Il probabile giudizio della Commissione Europea

Nonostante questi problemi, appare probabile che il giudizio della Commissione possa essere sostanzialmente positivo, vista la flessibilità inclusa nelle regole europee. Potrebbero però arrivare, già nei prossimi giorni, richieste di chiarimenti e inviti ad un’attuazione rigorosa delle misure di contenimento del deficit.

Come noto, il braccio preventivo del Patto di Stabilità e Crescita, per valutare la rilevanza di una possibile violazione della regola del debito (che a sua volta richiederebbe all’Italia di ridurre il rapporto tra debito pubblico e Pil di oltre 3 punti percentuali l’anno), richiede che l’Italia riduca il deficit strutturale (cioè il deficit al netto di effetti ciclici e voci una tantum) di almeno lo 0,5 per cento del PIL ogni anno, fino al raggiungimento dell’obiettivo di medio termine (che per l’Italia è fissato in +0,5 per cento del Pil). In realtà, secondo le valutazioni del MEF, il deficit strutturale peggiora di 0,1 punti. La distanza fra ciò che l’Italia fa e ciò che dovrebbe fare è dunque notevole (0,6 punti di Pil), ma probabilmente non tale da far scattare il giudizio di “deviazione significativa”. La ragione è che una deviazione fino allo 0,5 per cento in un anno non è considerata “significativa” secondo le regole. A ciò si aggiunge la richiesta dell’Italia di una ulteriore flessibilità, pari a 0,2 per cento, a fronte dei previsti investimenti contro il dissesto idrogeologico e per la messa in sicurezza del territorio, rispetto al rischio sismico, e della rete stradale, in seguito al crollo del ponte Morandi.
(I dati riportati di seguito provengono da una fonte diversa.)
--- src/rtl/lfsr_axis_counter.sv ---
module lfsr_axis_counter
  import lfsr_vtg_pkg::*;
(
  input  logic  clk,
  input  logic  rst_n,
  input  logic  adv,
  input  lfsr_t end_code,
  output lfsr_t state,
  output lfsr_t nxt,
  output logic  at_end
);
  assign at_end = (state == end_code);
  assign nxt    = at_end ? LFSR_SEED : lfsr_step(state);

  always_ff @(posedge clk) begin
    if (!rst_n)   state <= LFSR_SEED;
    else if (adv) state <= nxt;
  end


  hold_without_step_chk: assert property (@(posedge clk) disable iff (!rst_n)
    !adv |=> $stable(state));

  reload_on_end_chk: assert property (@(posedge clk) disable iff (!rst_n)
    (adv && at_end) |=> (state == LFSR_SEED));

  no_lockup_chk: assert property (@(posedge clk) disable iff (!rst_n)
    state != '0);
endmodule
Una possibile approvazione da parte della Commissione, anche se non scontata, non rifletterebbe una diversità di trattamento di questo governo rispetto al precedente. Anche se il deficit previsto per il 2020 (2,2 per cento del Pil), è solo di poco più basso di quello che il governo gialloverde aveva incluso della legge di bilancio inviata in Parlamento un anno fa (2,4 per cento), ci sono due importanti differenze. La prima è che l’anno scorso il deficit era previsto aumentare rapidamente (dall’1,8 per cento previsto per il 2018 al 2,4 per cento), con una chiara deviazione dalle regole europee che ne prevedono la riduzione. Secondo, il deficit era previsto aumentare nonostante un tasso di crescita dell’economia (1,5 per cento) ampiamente superiore alle stime di crescita potenziale dell’Italia. Conseguentemente l’aumento del deficit corretto per il ciclo economico era di quasi un punto percentuale, il che poneva lo scostamento ben al di là di quello che sulla base delle regole europee poteva essere considerato una deviazione non significativa. Insomma, le regole europee contengono flessibilità, ma non tanto quanto sarebbe stata necessaria per approvare il bilancio del governo gialloverde.
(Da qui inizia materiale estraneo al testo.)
**config.mk**
```make
export PLATFORM = sky130hd
export DESIGN_NAME = onewire_slave_phy
export DESIGN_NICKNAME = d
export VERILOG_FILES = /design/src/rtl/owphy_pkg.sv /design/src/rtl/owphy_sync.sv /design/src/rtl/owphy_low_timer.sv /design/src/rtl/owphy_slot_fsm.sv /design/src/rtl/onewire_slave_phy.sv
export SDC_FILE = /design/constraint.sdc
export NUM_CORES = 1
export LEC_CHECK = 0
export BUFFER_PORTS_ARGS = -buffer_cell sky130_fd_sc_hd__buf_4
export CAP_MARGIN = 20
export CORE_MARGIN = 3
export CORE_UTILIZATION = 54
export CTS_BUF_LIST = sky130_fd_sc_hd__clkbuf_2
export DETAILED_ROUTE_END_ITERATION = 10
export PLACE_DENSITY_LB_ADDON = 0.3
export REMOVE_ABC_BUFFERS = 1
export SYNTH_ARGS = -nofsm -noshare
export SYNTH_HDL_FRONTEND = slang
export SYNTH_SLANG_ARGS = --single-unit
```
**constraint.sdc**
```tcl
create_clock -name clk -period 2.05 [get_ports clk]
set_input_delay 0.205 -clock clk [delete_from_list [all_inputs] [get_ports clk]]
set_output_delay 0.205 -clock clk [all_outputs]
set_load 0.05 [all_outputs]
```
**src/rtl/owphy_pkg.sv**
```systemverilog
package owphy_pkg;

  typedef enum logic [2:0] {
    ST_IDLE,    // waiting for a falling edge
    ST_SLOT,    // timing a slot from the falling edge
    ST_RX0,     // zero sampled, waiting for the line to rise
    ST_WAITHI,  // slot done, waiting for released line
    ST_RSTLOW,  // reset seen, waiting for the line to rise
    ST_PWAIT,   // gap before the presence pulse
    ST_PDRV,    // presence pulse driven
    ST_PREL     // presence released, waiting for high line
  } phy_state_t;

  function automatic int max2(input int a, input int b);
    return (a > b) ? a : b;
  endfunction

endpackage

```
**src/rtl/owphy_sync.sv**
```systemverilog
module owphy_sync #(
  parameter int STAGES = 2
) (
  input  logic clk,
  input  logic rst_n,
  input  logic bus_i,
  output logic line_o,
  output logic fall_o
);

  logic [STAGES-1:0] chain_q;
  logic              prev_q;

  for (genvar g = 0; g < STAGES; g++) begin : g_stage
    logic d_in;
    if (g == 0) begin : g_first
      assign d_in = bus_i;
    end else begin : g_next
      assign d_in = chain_q[g-1];
    end
    always_ff @(posedge clk or negedge rst_n) begin
      if (!rst_n) chain_q[g] <= 1'b1;
      else        chain_q[g] <= d_in;
    end
  end

  always_ff @(posedge clk or negedge rst_n) begin
    if (!rst_n) prev_q <= 1'b1;
    else        prev_q <= chain_q[STAGES-1];
  end

  assign line_o = chain_q[STAGES-1];
  assign fall_o = prev_q & ~chain_q[STAGES-1];

endmodule

```
**src/rtl/owphy_low_timer.sv**
```systemverilog
module owphy_low_timer #(
  parameter int RST_T   = 1920,
  parameter int ABORT_T = 480,
  localparam int CW     = $clog2(RST_T + 1)
) (
  input  logic clk,
  input  logic rst_n,
  input  logic line_i,
  output logic rst_hit_o,
  output logic abort_o
);

  localparam logic [CW-1:0] CMAX  = CW'(RST_T);
  localparam logic [CW-1:0] HIT_V = CW'(RST_T - 1);
  localparam logic [CW-1:0] AB_V  = CW'(ABORT_T);

  logic [CW-1:0] cnt_q, cnt_d;

  always_comb begin
    cnt_d = cnt_q;
    if (line_i)             cnt_d = '0;
    else if (cnt_q != CMAX) cnt_d = cnt_q + 1'b1;
  end

  always_ff @(posedge clk or negedge rst_n) begin
    if (!rst_n) cnt_q <= '0;
    else        cnt_q <= cnt_d;
  end

  assign rst_hit_o = ~line_i & (cnt_q == HIT_V);
  assign abort_o   = ~line_i & (cnt_q >= AB_V);

endmodule

```
**src/rtl/owphy_slot_fsm.sv**
```systemverilog
module owphy_slot_fsm
  import owphy_pkg::*;
#(
  parameter int SAMPLE_T = 120,
  parameter int HOLD_T   = 120,
  parameter int PWAIT_T  = 120,
  parameter int PLEN_T   = 480,
  parameter int TW       = 9
) (
  input  logic clk,
  input  logic rst_n,
  input  logic line_i,
  input  logic fall_i,
  input  logic rst_hit_i,
  input  logic abort_i,
  input  logic tx_arm_i,
  input  logic tx_bit_i,
  output logic pull_dn_o,
  output logic rx_valid_o,
  output logic rx_bit_o,
  output logic tx_req_o,
  output logic reset_seen_o
);

  localparam logic [TW-1:0] SMP_END  = TW'(SAMPLE_T - 1);
  localparam logic [TW-1:0] HOLD_END = TW'(HOLD_T - 1);
  localparam logic [TW-1:0] PW_END   = TW'(PWAIT_T - 1);
  localparam logic [TW-1:0] PL_END   = TW'(PLEN_T - 1);

  phy_state_t    st_q, st_d;
  logic [TW-1:0] tmr_q, tmr_d;
  logic          mode_q, mode_d;
  logic          pull_q, pull_d;
  logic          rxv_q, rxv_d;
  logic          rxb_q, rxb_d;
  logic          txr_q, txr_d;
  logic          rsts_q, rsts_d;

  always_comb begin
    st_d   = st_q;
    tmr_d  = tmr_q;
    mode_d = mode_q;
    pull_d = 1'b0;
    rxv_d  = 1'b0;
    rxb_d  = rxb_q;
    txr_d  = 1'b0;
    rsts_d = 1'b0;

    case (st_q)
      ST_IDLE: begin
        tmr_d = '0;
        if (fall_i) begin
          st_d   = ST_SLOT;
          mode_d = tx_arm_i;
          if (tx_arm_i) begin
            txr_d  = 1'b1;
            pull_d = ~tx_bit_i;
          end
        end
      end
      ST_SLOT: begin
        tmr_d = tmr_q + 1'b1;
        if (mode_q) begin
          pull_d = pull_q;
          if (tmr_q == HOLD_END) begin
            pull_d = 1'b0;
            st_d   = ST_WAITHI;
          end
        end else if (tmr_q == SMP_END) begin
          if (line_i) begin
            rxv_d = 1'b1;
            rxb_d = 1'b1;
            st_d  = ST_WAITHI;
          end else begin
            st_d  = ST_RX0;
          end
        end
      end
      ST_RX0: begin
        if (abort_i) begin
          st_d = ST_WAITHI;
        end else if (line_i) begin
          rxv_d = 1'b1;
          rxb_d = 1'b0;
          st_d  = ST_IDLE;
        end
      end
      ST_WAITHI: begin
        if (line_i) st_d = ST_IDLE;
      end
      ST_RSTLOW: begin
        tmr_d = '0;
        if (line_i) st_d = ST_PWAIT;
      end
      ST_PWAIT: begin
        tmr_d = tmr_q + 1'b1;
        if (tmr_q == PW_END) begin
          tmr_d  = '0;
          pull_d = 1'b1;
          st_d   = ST_PDRV;
        end
      end
      ST_PDRV: begin
        tmr_d  = tmr_q + 1'b1;
        pull_d = 1'b1;
        if (tmr_q == PL_END) begin
          pull_d = 1'b0;
          st_d   = ST_PREL;
        end
      end
      ST_PREL: begin
        if (line_i) st_d = ST_IDLE;
      end
      default: st_d = ST_IDLE;
    endcase

    if (rst_hit_i) begin
      st_d   = ST_RSTLOW;
      tmr_d  = '0;
      pull_d = 1'b0;
      rxv_d  = 1'b0;
      txr_d  = 1'b0;
      rsts_d = 1'b1;
    end
  end

  always_ff @(posedge clk or negedge rst_n) begin
    if (!rst_n) begin
      st_q   <= ST_IDLE;
      tmr_q  <= '0;
      mode_q <= 1'b0;
      pull_q <= 1'b0;
      rxv_q  <= 1'b0;
      rxb_q  <= 1'b0;
      txr_q  <= 1'b0;
      rsts_q <= 1'b0;
    end else begin
      st_q   <= st_d;
      tmr_q  <= tmr_d;
      mode_q <= mode_d;
      pull_q <= pull_d;
      rxv_q  <= rxv_d;
      rxb_q  <= rxb_d;
      txr_q  <= txr_d;
      rsts_q <= rsts_d;
    end
  end

  assign pull_dn_o    = pull_q;
  assign rx_valid_o   = rxv_q;
  assign rx_bit_o     = rxb_q;
  assign tx_req_o     = txr_q;
  assign reset_seen_o = rsts_q;

endmodule

```
**src/rtl/onewire_slave_phy.sv**
```systemverilog
module onewire_slave_phy
  import owphy_pkg::*;
#(
  parameter int TICKS_PER_US = 4,
  parameter int SYNC_STAGES  = 2,
  parameter int RESET_US     = 480,
  parameter int ABORT_US     = 120,
  parameter int SAMPLE_US    = 30,
  parameter int HOLD_US      = 30,
  parameter int PRES_WAIT_US = 30,
  parameter int PRES_LEN_US  = 120
) (
  input  logic clk,
  input  logic rst_n,
  input  logic bus_i,
  output logic pull_dn_o,
  output logic rx_valid_o,
  output logic rx_bit_o,
  input  logic tx_arm_i,
  input  logic tx_bit_i,
  output logic tx_req_o,
  output logic reset_seen_o
);

  localparam int RST_T   = RESET_US * TICKS_PER_US;
  localparam int ABORT_T = ABORT_US * TICKS_PER_US;
  localparam int SMP_T   = SAMPLE_US * TICKS_PER_US;
  localparam int HOLD_T  = HOLD_US * TICKS_PER_US;
  localparam int PW_T    = PRES_WAIT_US * TICKS_PER_US;
  localparam int PL_T    = PRES_LEN_US * TICKS_PER_US;
  localparam int DRV_T   = max2(HOLD_T, PL_T);
  localparam int TMAX    = max2(max2(SMP_T, HOLD_T), max2(PW_T, PL_T));
  localparam int TW      = $clog2(TMAX + 1);

  logic line_s, fall_s, rst_hit_s, abort_s;

  owphy_sync #(.STAGES(SYNC_STAGES)) u_sync (
    .clk    (clk),
    .rst_n  (rst_n),
    .bus_i  (bus_i),
    .line_o (line_s),
    .fall_o (fall_s)
  );

  owphy_low_timer #(.RST_T(RST_T), .ABORT_T(ABORT_T)) u_low (
    .clk       (clk),
    .rst_n     (rst_n),
    .line_i    (line_s),
    .rst_hit_o (rst_hit_s),
    .abort_o   (abort_s)
  );

  owphy_slot_fsm #(
    .SAMPLE_T (SMP_T),
    .HOLD_T   (HOLD_T),
    .PWAIT_T  (PW_T),
    .PLEN_T   (PL_T),
    .TW       (TW)
  ) u_fsm (
    .clk          (clk),
    .rst_n        (rst_n),
    .line_i       (line_s),
    .fall_i       (fall_s),
    .rst_hit_i    (rst_hit_s),
    .abort_i      (abort_s),
    .tx_arm_i     (tx_arm_i),
    .tx_bit_i     (tx_bit_i),
    .pull_dn_o    (pull_dn_o),
    .rx_valid_o   (rx_valid_o),
    .rx_bit_o     (rx_bit_o),
    .tx_req_o     (tx_req_o),
    .reset_seen_o (reset_seen_o)
  );

endmodule

```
* L’Osservatorio sui Conti Pubblici Italiani presso l’Università Cattolica del Sacro Cuore, diretto da Carlo Cottarelli, promuove, attraverso analisi, ricerca e comunicazione, una migliore gestione della finanza pubblica e una maggiore comprensione dei conti pubblici nel nostro paese.


[2] Una parte delle risorse immesse attraverso il deficit pubblico, in particolare il pagamento di interessi a non residenti (intorno a un terzo del totale), fluisce all’estero, ma la variazione di questa parte rispetto al 2019 dovrebbe risultare modesta.